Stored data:
:::
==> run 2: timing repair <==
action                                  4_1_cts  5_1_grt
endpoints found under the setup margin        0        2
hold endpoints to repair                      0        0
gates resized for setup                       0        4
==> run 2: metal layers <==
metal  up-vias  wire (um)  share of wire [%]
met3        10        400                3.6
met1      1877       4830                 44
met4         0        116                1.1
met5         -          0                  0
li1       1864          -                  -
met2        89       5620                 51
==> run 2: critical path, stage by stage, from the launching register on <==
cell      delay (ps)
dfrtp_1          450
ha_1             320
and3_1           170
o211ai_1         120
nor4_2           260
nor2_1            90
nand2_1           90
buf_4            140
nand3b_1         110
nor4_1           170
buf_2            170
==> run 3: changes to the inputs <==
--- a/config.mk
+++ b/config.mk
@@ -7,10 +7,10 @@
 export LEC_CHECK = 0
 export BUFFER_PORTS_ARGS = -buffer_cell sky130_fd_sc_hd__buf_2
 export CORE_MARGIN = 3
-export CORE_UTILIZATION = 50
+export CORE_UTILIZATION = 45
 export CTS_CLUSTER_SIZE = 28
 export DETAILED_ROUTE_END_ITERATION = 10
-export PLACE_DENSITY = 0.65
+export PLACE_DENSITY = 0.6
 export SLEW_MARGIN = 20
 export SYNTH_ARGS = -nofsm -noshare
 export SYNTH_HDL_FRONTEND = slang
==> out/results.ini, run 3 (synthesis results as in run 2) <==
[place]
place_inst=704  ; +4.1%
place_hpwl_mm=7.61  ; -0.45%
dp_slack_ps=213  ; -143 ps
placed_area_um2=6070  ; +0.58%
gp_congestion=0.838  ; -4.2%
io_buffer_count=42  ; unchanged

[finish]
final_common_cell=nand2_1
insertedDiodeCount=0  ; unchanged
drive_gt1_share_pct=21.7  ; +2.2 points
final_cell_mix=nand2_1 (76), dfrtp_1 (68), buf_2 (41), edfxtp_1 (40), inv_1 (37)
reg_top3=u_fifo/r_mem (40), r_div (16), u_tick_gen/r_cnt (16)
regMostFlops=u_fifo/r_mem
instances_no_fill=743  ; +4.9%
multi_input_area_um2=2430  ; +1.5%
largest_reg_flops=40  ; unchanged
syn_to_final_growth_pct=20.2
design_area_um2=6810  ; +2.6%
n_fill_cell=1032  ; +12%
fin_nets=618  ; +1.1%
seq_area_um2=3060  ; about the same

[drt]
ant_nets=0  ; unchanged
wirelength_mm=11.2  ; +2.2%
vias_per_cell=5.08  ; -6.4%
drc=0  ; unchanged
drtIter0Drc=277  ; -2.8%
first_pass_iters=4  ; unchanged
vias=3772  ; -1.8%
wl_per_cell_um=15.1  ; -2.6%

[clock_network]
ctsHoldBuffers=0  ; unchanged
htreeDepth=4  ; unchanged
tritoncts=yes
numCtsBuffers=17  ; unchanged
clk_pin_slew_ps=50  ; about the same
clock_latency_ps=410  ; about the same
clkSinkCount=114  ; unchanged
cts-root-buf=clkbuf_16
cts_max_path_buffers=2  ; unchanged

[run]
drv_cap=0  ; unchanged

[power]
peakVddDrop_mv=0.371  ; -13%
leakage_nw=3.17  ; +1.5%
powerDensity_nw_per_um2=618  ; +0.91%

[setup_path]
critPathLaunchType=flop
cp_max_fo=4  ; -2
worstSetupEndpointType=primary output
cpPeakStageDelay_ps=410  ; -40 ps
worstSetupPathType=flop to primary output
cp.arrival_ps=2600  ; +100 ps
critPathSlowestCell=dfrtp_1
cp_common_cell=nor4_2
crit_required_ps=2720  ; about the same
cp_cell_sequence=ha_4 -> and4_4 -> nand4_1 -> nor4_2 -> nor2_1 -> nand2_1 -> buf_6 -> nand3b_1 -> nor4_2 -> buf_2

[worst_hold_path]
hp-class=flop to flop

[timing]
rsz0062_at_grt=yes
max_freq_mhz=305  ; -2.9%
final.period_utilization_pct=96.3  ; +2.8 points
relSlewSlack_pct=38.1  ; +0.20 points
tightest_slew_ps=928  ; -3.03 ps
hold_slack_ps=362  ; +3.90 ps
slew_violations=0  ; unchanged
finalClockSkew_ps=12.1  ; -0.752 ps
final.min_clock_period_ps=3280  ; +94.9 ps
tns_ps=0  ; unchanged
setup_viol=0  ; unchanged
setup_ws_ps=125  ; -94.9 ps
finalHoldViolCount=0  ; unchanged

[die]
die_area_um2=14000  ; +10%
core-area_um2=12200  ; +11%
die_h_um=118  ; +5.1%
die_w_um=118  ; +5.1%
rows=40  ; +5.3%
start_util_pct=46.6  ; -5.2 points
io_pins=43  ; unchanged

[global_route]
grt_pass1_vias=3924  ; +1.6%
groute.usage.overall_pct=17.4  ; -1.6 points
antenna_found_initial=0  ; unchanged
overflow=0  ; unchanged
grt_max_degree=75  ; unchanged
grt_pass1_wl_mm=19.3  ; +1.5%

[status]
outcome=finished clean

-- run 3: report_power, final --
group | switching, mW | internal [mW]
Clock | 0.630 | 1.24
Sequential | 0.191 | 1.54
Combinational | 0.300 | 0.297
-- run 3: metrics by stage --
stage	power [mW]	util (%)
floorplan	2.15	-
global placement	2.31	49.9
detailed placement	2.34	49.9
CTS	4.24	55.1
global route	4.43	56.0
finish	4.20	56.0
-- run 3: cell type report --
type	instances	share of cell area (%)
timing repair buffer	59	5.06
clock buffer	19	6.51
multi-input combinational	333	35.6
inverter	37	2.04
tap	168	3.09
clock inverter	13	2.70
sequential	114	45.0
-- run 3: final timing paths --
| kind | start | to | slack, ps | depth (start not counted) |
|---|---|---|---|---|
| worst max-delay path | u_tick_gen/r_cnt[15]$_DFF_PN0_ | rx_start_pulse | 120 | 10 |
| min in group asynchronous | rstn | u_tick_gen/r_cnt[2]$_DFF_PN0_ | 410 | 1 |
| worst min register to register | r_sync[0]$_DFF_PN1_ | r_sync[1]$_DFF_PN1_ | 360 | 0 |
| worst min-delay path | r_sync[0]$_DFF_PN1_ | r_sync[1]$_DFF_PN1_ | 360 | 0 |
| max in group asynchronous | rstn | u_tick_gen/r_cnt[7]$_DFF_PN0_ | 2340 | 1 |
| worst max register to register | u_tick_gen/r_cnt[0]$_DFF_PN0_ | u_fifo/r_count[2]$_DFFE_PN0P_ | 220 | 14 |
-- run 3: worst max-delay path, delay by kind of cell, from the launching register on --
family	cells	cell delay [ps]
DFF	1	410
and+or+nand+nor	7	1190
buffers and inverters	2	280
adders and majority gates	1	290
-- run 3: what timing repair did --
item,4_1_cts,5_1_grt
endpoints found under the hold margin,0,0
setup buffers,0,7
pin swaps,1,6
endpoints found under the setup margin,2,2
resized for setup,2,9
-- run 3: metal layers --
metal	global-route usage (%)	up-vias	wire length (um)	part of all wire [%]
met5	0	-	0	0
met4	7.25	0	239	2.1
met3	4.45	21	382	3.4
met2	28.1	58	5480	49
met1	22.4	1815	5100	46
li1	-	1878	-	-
### config.mk
export PLATFORM = sky130hd
export DESIGN_NAME = digit_display_scan
export DESIGN_NICKNAME = d
export VERILOG_FILES = /design/src/rtl/digit_display_scan_pkg.sv /design/src/rtl/digit_display_scan_seg7.sv /design/src/rtl/digit_display_scan.sv
export SDC_FILE = /design/constraint.sdc
export NUM_CORES = 1
export LEC_CHECK = 0
export CORE_ASPECT_RATIO = 1.2
export CORE_MARGIN = 4
export CORE_UTILIZATION = 55
export DETAILED_ROUTE_END_ITERATION = 16
export GPL_ROUTABILITY_DRIVEN = 0
export PLACE_DENSITY = 0.8
export SYNTH_ARGS = -nofsm -noshare
export SYNTH_HDL_FRONTEND = slang
export SYNTH_SLANG_ARGS = --single-unit
### constraint.sdc
create_clock -name clk_i -period 4 [get_ports clk_i]
set_input_delay 0.6 -clock clk_i [delete_from_list [all_inputs] [get_ports clk_i]]
set_output_delay 0.6 -clock clk_i [all_outputs]
set_load 0.005 [all_outputs]
### src/rtl/digit_display_scan_pkg.sv
// Shared constants for the multiplexed BCD display scanner: default parameters
// and active-low seven-segment patterns ordered {g,f,e,d,c,b,a}.
package digit_display_scan_pkg;

  localparam int DEF_NUM_DIGITS   = 4;
  localparam int DEF_SCAN_DIV     = 1000;
  localparam int DEF_BLINK_FRAMES = 64;

  localparam logic [6:0] SEG_0     = 7'b1000000;
  localparam logic [6:0] SEG_1     = 7'b1111001;
  localparam logic [6:0] SEG_2     = 7'b0100100;
  localparam logic [6:0] SEG_3     = 7'b0110000;
  localparam logic [6:0] SEG_4     = 7'b0011001;
  localparam logic [6:0] SEG_5     = 7'b0010010;
  localparam logic [6:0] SEG_6     = 7'b0000010;
  localparam logic [6:0] SEG_7     = 7'b1111000;
  localparam logic [6:0] SEG_8     = 7'b0000000;
  localparam logic [6:0] SEG_9     = 7'b0010000;
  localparam logic [6:0] SEG_DASH  = 7'b0111111;
  localparam logic [6:0] SEG_BLANK = 7'b1111111;

endpackage

### src/rtl/digit_display_scan_seg7.sv
// Combinational BCD to active-low seven-segment decoder; codes above 9 show a dash.
module bcd_to_seg7
  import digit_display_scan_pkg::*;
(
  input  logic [3:0] bcd,
  output logic [6:0] seg
);

  always_comb begin
    case (bcd)
      4'd0:    seg = SEG_0;
      4'd1:    seg = SEG_1;
      4'd2:    seg = SEG_2;
      4'd3:    seg = SEG_3;
      4'd4:    seg = SEG_4;
      4'd5:    seg = SEG_5;
      4'd6:    seg = SEG_6;
      4'd7:    seg = SEG_7;
      4'd8:    seg = SEG_8;
      4'd9:    seg = SEG_9;
      default: seg = SEG_DASH;
    endcase
  end

endmodule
:::
* _TO DO_:
Quote, with nothing altered, all lines from the start of the entries to the line that carries "run 2: metal", inclusive.

* _ANSWER SECTION_:
==> run 2: timing repair <==
action                                  4_1_cts  5_1_grt
endpoints found under the setup margin        0        2
hold endpoints to repair                      0        0
gates resized for setup                       0        4
==> run 2: metal layers <==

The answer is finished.